Random Thoughts

 “I like to call people by the wrong name to remind them how unimportant they are''. A line uttered by the stone-faced and snarky character, Ron Swanson on the TV comedy Parks and Rec. Although comical in context to the show, this line, and Burghadt’s vignette of the chief of staff versus the moderator in their power struggle/ implicit bias over the simplicity of mispronouncing a name, reminds me of how much I see this happen to my cultural client’s almost weekly. What’s in a name? A lot. An identity to someone who has come to the USA with virtually nothing left that is theirs. For an already marginalized population, let's make them feel worse by not taking the time to pronounce a name or recognize someone as they are. The same can be said for individuals that are referred to as, “those people'' or “them”. It is painful to hear providers, regardless of how long they have worked with someone, continuously call clients/ patients by the wrong name, mistake them for someone else/someone else’s case, or continuously refer to them in the wrong pronouns. Only to have it pointed out and have them say “Oh yeah, I knew that”. The other painful thing I hear from providers/staff/personnel, “I know I’m going to butcher your name, but”. Simply ask.
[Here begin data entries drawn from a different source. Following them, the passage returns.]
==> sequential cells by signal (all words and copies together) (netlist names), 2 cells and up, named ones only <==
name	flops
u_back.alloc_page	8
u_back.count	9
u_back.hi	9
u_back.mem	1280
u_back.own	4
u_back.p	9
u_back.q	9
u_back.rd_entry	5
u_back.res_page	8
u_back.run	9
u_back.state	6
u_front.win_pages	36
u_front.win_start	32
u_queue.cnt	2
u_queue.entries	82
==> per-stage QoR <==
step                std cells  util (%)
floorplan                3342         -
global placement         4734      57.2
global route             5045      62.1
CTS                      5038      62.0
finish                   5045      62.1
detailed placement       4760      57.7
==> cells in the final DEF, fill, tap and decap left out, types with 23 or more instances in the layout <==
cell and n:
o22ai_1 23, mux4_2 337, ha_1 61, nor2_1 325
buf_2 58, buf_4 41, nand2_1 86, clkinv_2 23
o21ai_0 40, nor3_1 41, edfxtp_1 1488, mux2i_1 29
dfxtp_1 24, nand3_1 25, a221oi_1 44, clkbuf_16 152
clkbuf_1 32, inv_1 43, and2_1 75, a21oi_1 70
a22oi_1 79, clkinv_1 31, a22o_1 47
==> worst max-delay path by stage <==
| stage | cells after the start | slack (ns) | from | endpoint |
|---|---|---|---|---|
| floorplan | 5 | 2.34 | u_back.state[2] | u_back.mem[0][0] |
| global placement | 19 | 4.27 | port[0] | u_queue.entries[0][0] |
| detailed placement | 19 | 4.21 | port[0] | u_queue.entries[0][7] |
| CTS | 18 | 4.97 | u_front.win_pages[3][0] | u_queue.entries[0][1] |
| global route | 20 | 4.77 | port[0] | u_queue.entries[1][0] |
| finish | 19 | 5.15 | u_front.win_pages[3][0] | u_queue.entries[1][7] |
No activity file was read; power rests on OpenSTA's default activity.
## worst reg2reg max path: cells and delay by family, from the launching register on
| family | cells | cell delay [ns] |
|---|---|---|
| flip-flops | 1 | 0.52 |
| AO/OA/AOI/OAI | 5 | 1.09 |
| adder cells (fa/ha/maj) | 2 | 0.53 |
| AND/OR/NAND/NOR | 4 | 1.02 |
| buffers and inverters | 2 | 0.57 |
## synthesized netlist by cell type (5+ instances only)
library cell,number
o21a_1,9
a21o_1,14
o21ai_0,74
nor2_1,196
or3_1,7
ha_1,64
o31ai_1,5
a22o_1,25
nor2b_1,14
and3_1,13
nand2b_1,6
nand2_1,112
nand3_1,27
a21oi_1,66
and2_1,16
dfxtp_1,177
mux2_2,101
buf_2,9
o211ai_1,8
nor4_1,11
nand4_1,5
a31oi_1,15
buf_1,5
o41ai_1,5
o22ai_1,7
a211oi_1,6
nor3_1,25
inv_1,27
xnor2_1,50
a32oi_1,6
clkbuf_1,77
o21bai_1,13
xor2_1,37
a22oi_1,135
`src/assert_macros.svh`:
```
// assertion macros shared by the rtl
// expects clk and rst_n in the enclosing module
`ifndef ASSERT_MACROS_SVH
`define ASSERT_MACROS_SVH
// same-cycle implication
`define FPA_ASSERT_IMP(lbl, ante, cons, msg) \
  lbl: assert property (@(posedge clk) disable iff (!rst_n) (ante) |-> (cons)) \
    else $error(msg);
// next-cycle implication
`define FPA_ASSERT_NXT(lbl, ante, cons, msg) \
  lbl: assert property (@(posedge clk) disable iff (!rst_n) (ante) |=> (cons)) \
    else $error(msg);
`endif

```
`src/fpa_pkg.sv`:
```
// types, codes and defaults for the flash page allocator
// no dependencies
`timescale 1ns / 1ps
package fpa_pkg;

  localparam int NUM_AREAS_DEF  = 16;
  localparam int AREA_PAGES_DEF = 64;
  localparam int NUM_TYPES_DEF  = 4;

  typedef enum logic [1:0] {
    REG_AREAS_IN_USE  = 2'd0,
    REG_PAGES_IN_USE  = 2'd1,
    REG_AREA_TYPE_MAP = 2'd2
  } cfg_reg_t;

  typedef enum logic [1:0] {
    AS_EMPTY  = 2'd0,
    AS_ACTIVE = 2'd1,
    AS_CLOSED = 2'd2
  } area_st_t;

  typedef enum logic [1:0] {
    PG_FREE  = 2'd0,
    PG_USED  = 2'd1,
    PG_DIRTY = 2'd2
  } page_st_t;

  typedef enum logic {
    CMD_ALLOC = 1'b0,
    CMD_DIRTY = 1'b1
  } cmd_t;

  typedef enum logic [1:0] {
    RS_OK      = 2'd0,
    RS_NOSPACE = 2'd1,
    RS_NOROOM  = 2'd2
  } res_st_t;

  typedef enum logic [2:0] {
    ST_IDLE,
    ST_CHK,
    ST_ASCAN,
    ST_OPEN,
    ST_PSCAN,
    ST_DONE
  } fsm_t;

  typedef struct packed {
    logic       cmd;
    logic [1:0] area_type;
    logic [3:0] area_index;
    logic [5:0] page_index;
  } in_t;

  typedef struct packed {
    logic [1:0] status;
    logic [3:0] out_area;
    logic [5:0] out_page;
    logic       area_closed;
  } out_t;

endpackage

```
`src/flash_page_allocator.sv`:
```
// A mark-dirty request goes straight to the result. An allocate from a live cached area
// checks its status and scans its pages in use; a cache miss adds an area scan over
// areas_in_use, opening an empty area adds a clear sweep of all AREA_PAGES pages, and
// filling an area adds one more area scan, plus a sweep when that opens an empty area.
// Throughput: one transaction at a time, bound by the one-entry-per-cycle status and page
// memory reads. Reset clears control and the per-area valid bits and sets the config
// registers to their defaults; page memory is not cleared, each area is swept when opened.
`timescale 1ns / 1ps
`include "assert_macros.svh"
module flash_page_allocator
  import fpa_pkg::*;
#(
  parameter int NUM_AREAS  = NUM_AREAS_DEF,
  parameter int AREA_PAGES = AREA_PAGES_DEF,
  parameter int NUM_TYPES  = NUM_TYPES_DEF
) (
  input  logic        clk,
  input  logic        rst_n,
  input  logic        in_valid,
  output logic        in_ready,
  input  in_t         in_data,
  output logic        out_valid,
  input  logic        out_ready,
  output out_t        out_data,
  input  logic        cfg_we,
  input  logic [1:0]  cfg_index,
  input  logic [31:0] cfg_wdata
);

  localparam int AW  = $clog2(NUM_AREAS);
  localparam int ACW = $clog2(NUM_AREAS + 1);
  localparam int PGW = $clog2(AREA_PAGES);
  localparam int PCW = $clog2(AREA_PAGES + 1);
  localparam int MAW = $clog2(NUM_AREAS * AREA_PAGES);
  localparam int TW  = $clog2(NUM_TYPES);

  // config
  logic [4:0]  areas_r;
  logic [6:0]  pages_r;
  logic [31:0] map_r;

  always_ff @(posedge clk) begin
    if (!rst_n) begin
      areas_r <= 5'd16;
      pages_r <= 7'd64;
      map_r   <= '0;
    end else if (cfg_we) begin
      case (cfg_index)
        REG_AREAS_IN_USE:  areas_r <= cfg_wdata[4:0];
        REG_PAGES_IN_USE:  pages_r <= cfg_wdata[6:0];
        REG_AREA_TYPE_MAP: map_r   <= cfg_wdata;
        default: ;
      endcase
    end
  end

  logic [ACW-1:0] n_areas;
  logic [PCW-1:0] n_pages;
  assign n_areas = (32'(areas_r) > NUM_AREAS) ? ACW'(NUM_AREAS) : ACW'(areas_r);
  assign n_pages = (pages_r == 7'd0) ? PCW'(1) :
                   (32'(pages_r) > AREA_PAGES) ? PCW'(AREA_PAGES) : PCW'(pages_r);

  // state
  fsm_t           state_r, state_nxt;
  logic [1:0]     typ_r, typ_nxt;
  logic [AW-1:0]  cur_a_r, cur_a_nxt;
  logic [ACW-1:0] sc_r, sc_nxt;
  logic [PCW-1:0] pc_r, pc_nxt;
  logic           pv_r, pv_nxt;
  logic [AW-1:0]  aidx_r, aidx_nxt;
  logic [PGW-1:0] pgi_r, pgi_nxt;
  logic           emp_fnd_r, emp_fnd_nxt;
  logic [AW-1:0]  emp_a_r, emp_a_nxt;
  logic           ff_fnd_r, ff_fnd_nxt;
  logic [PGW-1:0] ff_p_r, ff_p_nxt;
  logic           free2_r, free2_nxt;
  logic           after_r, after_nxt;
  out_t           res_r, res_nxt;
  out_t           out_r, out_nxt;
  logic           out_valid_r, out_valid_nxt;
  logic [AW-1:0]  act_area_r [NUM_TYPES];
  logic [AW-1:0]  act_area_nxt [NUM_TYPES];
  logic           act_vld_r [NUM_TYPES];
  logic           act_vld_nxt [NUM_TYPES];
  logic           sv_r [NUM_AREAS];
  logic           stv_r;

  // memory ports
  logic           st_we;
  logic [AW-1:0]  st_waddr, st_raddr;
  logic [1:0]     st_wdata, st_q;
  logic           pg_we;
  logic [MAW-1:0] pg_waddr, pg_raddr;
  logic [1:0]     pg_wdata, pg_q;
  logic [1:0]     stat;
  logic [1:0]     map_typ;
  logic           out_load;

  fpa_ram #(.W(2), .D(NUM_AREAS)) u_status_ram (
    .clk(clk), .we(st_we), .waddr(st_waddr), .wdata(st_wdata),
    .raddr(st_raddr), .rdata(st_q)
  );

  fpa_ram #(.W(2), .D(NUM_AREAS * AREA_PAGES)) u_page_ram (
    .clk(clk), .we(pg_we), .waddr(pg_waddr), .wdata(pg_wdata),
    .raddr(pg_raddr), .rdata(pg_q)
  );

  assign stat    = stv_r ? st_q : AS_EMPTY;
  assign map_typ = map_r[{4'(aidx_r), 1'b0} +: 2];

  function automatic logic [MAW-1:0] page_addr(input logic [AW-1:0] a,
                                               input logic [PGW-1:0] p);
    return MAW'(a) * MAW'(AREA_PAGES) + MAW'(p);
  endfunction

  always_ff @(posedge clk) begin
    if (!rst_n) begin
      state_r     <= ST_IDLE;
      out_valid_r <= 1'b0;
      stv_r       <= 1'b0;
      for (int i = 0; i < NUM_TYPES; i++) act_vld_r[i] <= 1'b0;
      for (int i = 0; i < NUM_AREAS; i++) sv_r[i] <= 1'b0;
    end else begin
      state_r     <= state_nxt;
      out_valid_r <= out_valid_nxt;
      stv_r       <= sv_r[st_raddr];
      for (int i = 0; i < NUM_TYPES; i++) act_vld_r[i] <= act_vld_nxt[i];
      if (st_we) sv_r[st_waddr] <= 1'b1;
    end
  end

  always_ff @(posedge clk) begin
    typ_r     <= typ_nxt;
    cur_a_r   <= cur_a_nxt;
    sc_r      <= sc_nxt;
    pc_r      <= pc_nxt;
    pv_r      <= pv_nxt;
    aidx_r    <= aidx_nxt;
    pgi_r     <= pgi_nxt;
    emp_fnd_r <= emp_fnd_nxt;
    emp_a_r   <= emp_a_nxt;
    ff_fnd_r  <= ff_fnd_nxt;
    ff_p_r    <= ff_p_nxt;
    free2_r   <= free2_nxt;
    after_r   <= after_nxt;
    res_r     <= res_nxt;
    out_r     <= out_nxt;
    for (int i = 0; i < NUM_TYPES; i++) act_area_r[i] <= act_area_nxt[i];
  end

  assign in_ready  = (state_r == ST_IDLE);
  assign out_valid = out_valid_r;
  assign out_data  = out_r;

  always_comb begin
    state_nxt     = state_r;
    typ_nxt       = typ_r;
    cur_a_nxt     = cur_a_r;
    sc_nxt        = sc_r;
    pc_nxt        = pc_r;
    pv_nxt        = pv_r;
    aidx_nxt      = aidx_r;
    pgi_nxt       = pgi_r;
    emp_fnd_nxt   = emp_fnd_r;
    emp_a_nxt     = emp_a_r;
    ff_fnd_nxt    = ff_fnd_r;
    ff_p_nxt      = ff_p_r;
    free2_nxt     = free2_r;
    after_nxt     = after_r;
    res_nxt       = res_r;
    out_nxt       = out_r;
    out_valid_nxt = out_valid_r;
    out_load      = 1'b0;
    for (int i = 0; i < NUM_TYPES; i++) begin
      act_area_nxt[i] = act_area_r[i];
      act_vld_nxt[i]  = act_vld_r[i];
    end
    st_we    = 1'b0;
    st_waddr = cur_a_r;
    st_wdata = AS_CLOSED;
    st_raddr = cur_a_r;
    pg_we    = 1'b0;
    pg_waddr = page_addr(cur_a_r, ff_p_r);
    pg_wdata = PG_USED;
    pg_raddr = page_addr(cur_a_r, pc_r[PGW-1:0]);

    if (out_valid_r && out_ready) out_valid_nxt = 1'b0;

    case (state_r)
      ST_IDLE: begin
        if (in_valid) begin
          typ_nxt = in_data.area_type;
          res_nxt = '0;
          if (in_data.cmd == CMD_DIRTY) begin
            if (32'(in_data.area_index) < NUM_AREAS &&
                32'(in_data.page_index) < AREA_PAGES) begin
              pg_we    = 1'b1;
              pg_waddr = page_addr(AW'(in_data.area_index), PGW'(in_data.page_index));
              pg_wdata = PG_DIRTY;
            end
            state_nxt = ST_DONE;
          end else if (32'(in_data.area_type) >= NUM_TYPES) begin
            res_nxt.status = RS_NOSPACE;
            state_nxt      = ST_DONE;
          end else if (act_vld_r[TW'(in_data.area_type)]) begin
            st_raddr  = act_area_r[TW'(in_data.area_type)];
            cur_a_nxt = act_area_r[TW'(in_data.area_type)];
            state_nxt = ST_CHK;
          end else begin
            sc_nxt      = '0;
            pv_nxt      = 1'b0;
            emp_fnd_nxt = 1'b0;
            after_nxt   = 1'b0;
            state_nxt   = ST_ASCAN;
          end
        end
      end

      ST_CHK: begin
        if (stat != AS_CLOSED) begin
          pc_nxt     = '0;
          pv_nxt     = 1'b0;
          ff_fnd_nxt = 1'b0;
          free2_nxt  = 1'b0;
          state_nxt  = ST_PSCAN;
        end else begin
          sc_nxt      = '0;
          pv_nxt      = 1'b0;
          emp_fnd_nxt = 1'b0;
          after_nxt   = 1'b0;
          state_nxt   = ST_ASCAN;
        end
      end

      ST_ASCAN: begin
        if (pv_r && map_typ == typ_r && stat == AS_ACTIVE) begin
          cur_a_nxt                   = aidx_r;
          act_area_nxt[TW'(typ_r)]    = aidx_r;
          act_vld_nxt[TW'(typ_r)]     = 1'b1;
          pc_nxt                      = '0;
          pv_nxt                      = 1'b0;
          ff_fnd_nxt                  = 1'b0;
          free2_nxt                   = 1'b0;
          state_nxt                   = after_r ? ST_DONE : ST_PSCAN;
        end else begin
          if (pv_r && map_typ == typ_r && stat == AS_EMPTY && !emp_fnd_r) begin
            emp_fnd_nxt = 1'b1;
            emp_a_nxt   = aidx_r;
          end
          if (sc_r < n_areas) begin
            st_raddr = sc_r[AW-1:0];
            aidx_nxt = sc_r[AW-1:0];
            pv_nxt   = 1'b1;
            sc_nxt   = sc_r + ACW'(1);
          end else begin
            pv_nxt = 1'b0;
            if (!pv_r) begin
              if (emp_fnd_r) begin
                cur_a_nxt = emp_a_r;
                st_we     = 1'b1;
                st_waddr  = emp_a_r;
                st_wdata  = AS_ACTIVE;
                pc_nxt    = '0;
                state_nxt = ST_OPEN;
              end else begin
                act_vld_nxt[TW'(typ_r)] = 1'b0;
                res_nxt.status          = after_r ? RS_NOROOM : RS_NOSPACE;
                state_nxt               = ST_DONE;
              end
            end
          end
        end
      end

      // clear sweep of a newly opened area
      ST_OPEN: begin
        pg_we    = 1'b1;
        pg_waddr = page_addr(cur_a_r, pc_r[PGW-1:0]);
        pg_wdata = PG_FREE;
        pc_nxt   = pc_r + PCW'(1);
        if (pc_r == PCW'(AREA_PAGES - 1)) begin
          act_area_nxt[TW'(typ_r)] = cur_a_r;
          act_vld_nxt[TW'(typ_r)]  = 1'b1;
          pc_nxt                   = '0;
          pv_nxt                   = 1'b0;
          ff_fnd_nxt               = 1'b0;
          free2_nxt                = 1'b0;
          state_nxt                = after_r ? ST_DONE : ST_PSCAN;
        end
      end

      ST_PSCAN: begin
        if (pv_r && pg_q == PG_FREE) begin
          if (!ff_fnd_r) begin
            ff_fnd_nxt = 1'b1;
            ff_p_nxt   = pgi_r;
          end else begin
            free2_nxt = 1'b1;
          end
        end
        if (pc_r < n_pages) begin
          pgi_nxt = pc_r[PGW-1:0];
          pv_nxt  = 1'b1;
          pc_nxt  = pc_r + PCW'(1);
        end else begin
          pv_nxt = 1'b0;
          if (!pv_r) begin
            if (!ff_fnd_r) begin
              st_we                   = 1'b1;
              act_vld_nxt[TW'(typ_r)] = 1'b0;
              res_nxt.status          = RS_NOSPACE;
              state_nxt               = ST_DONE;
            end else begin
              pg_we            = 1'b1;
              res_nxt.status   = RS_OK;
              res_nxt.out_area = 4'(cur_a_r);
              res_nxt.out_page = 6'(ff_p_r);
              if (!free2_r) begin
                st_we               = 1'b1;
                res_nxt.area_closed = 1'b1;
                after_nxt           = 1'b1;
                sc_nxt              = '0;
                emp_fnd_nxt         = 1'b0;
                state_nxt           = ST_ASCAN;
              end else begin
                state_nxt = ST_DONE;
              end
            end
          end
        end
      end

      ST_DONE: begin
        if (!out_valid_r || out_ready) begin
          out_load      = 1'b1;
          out_nxt       = res_r;
          out_valid_nxt = 1'b1;
          state_nxt     = ST_IDLE;
        end
      end

      default: state_nxt = ST_IDLE;
    endcase
  end

  for (genvar k = 0; k < NUM_TYPES; k++) begin : g_cache_chk
    `FPA_ASSERT_IMP(a_cache_open, act_vld_r[k], sv_r[act_area_r[k]], "cached area never opened")
  end

  `FPA_ASSERT_IMP(a_pscan_open, state_r == ST_PSCAN, sv_r[cur_a_r], "page scan of unopened area")
  `FPA_ASSERT_NXT(a_done_load, out_load, out_valid_r && state_r == ST_IDLE, "result not loaded")

endmodule

```
`src/fpa_ram.sv`:
```
// generic single-port-write, single-port-read ram with registered read
// no dependencies
`timescale 1ns / 1ps
module fpa_ram #(
  parameter int W = 2,
  parameter int D = 16
) (
  input  logic                 clk,
  input  logic                 we,
  input  logic [$clog2(D)-1:0] waddr,
  input  logic [W-1:0]         wdata,
  input  logic [$clog2(D)-1:0] raddr,
  output logic [W-1:0]         rdata
);

  logic [W-1:0] mem [D];

  always_ff @(posedge clk) begin
    if (we) begin
      mem[waddr] <= wdata;
    end
    rdata <= mem[raddr];
  end

endmodule
```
It is so easy to make someone feel “less than” with MAYBE accident bias and create a power hierarchy that does not need to be present. I’ve seen the white fragility that comes from providers/people being corrected and thinking the one doing the correcting is “being rude”.  I feel in my case management position, a way to promote small change in this type of situation is to continuously stand up for the population I work with by correcting others and teaching my clients to regain their power by being OK with correcting others and standing up for themselves.  


Reflecting on one of the exercises from chapter 7 in the Burgardt text, I reflected back on a time I may have seen or experienced explicit bias/power struggle/ cultural bias in the workplace or on a team. I am ashamed of the example that comes to mind and I need to eat some humble pie. Before I knew about implicit bias, I was one of those people who explained, “I'm not racist, I love everyone”. Typical. However, my example paints a different picture. When I worked for an old case management organization, part of the hiring process was to interview with the whole team. One day, we were interviewing three different people at our team meeting. Two white women and a Somali woman. I bet you can tell which ones I thought would be hired. Luckily, all three were hired and all three had great skills to bring to the team and did wonderful work. I was the A-hole. I can confidently say I've grown a lot since that moment and am more aware of bias/ cultural bias. Recently, in my internship, one of my coworkers was experiencing the increased racism, bias, and power struggle from a client that was not getting what she felt like she needed and deserved. My coworker is black and the client is white. The client said a lot of slurs and threatened to trash the worker on social media. This work is hard. Relationships with others and working relationships are important. Teamwork is important. Knowing ourselves is important. Acknowledging our own stuff is important.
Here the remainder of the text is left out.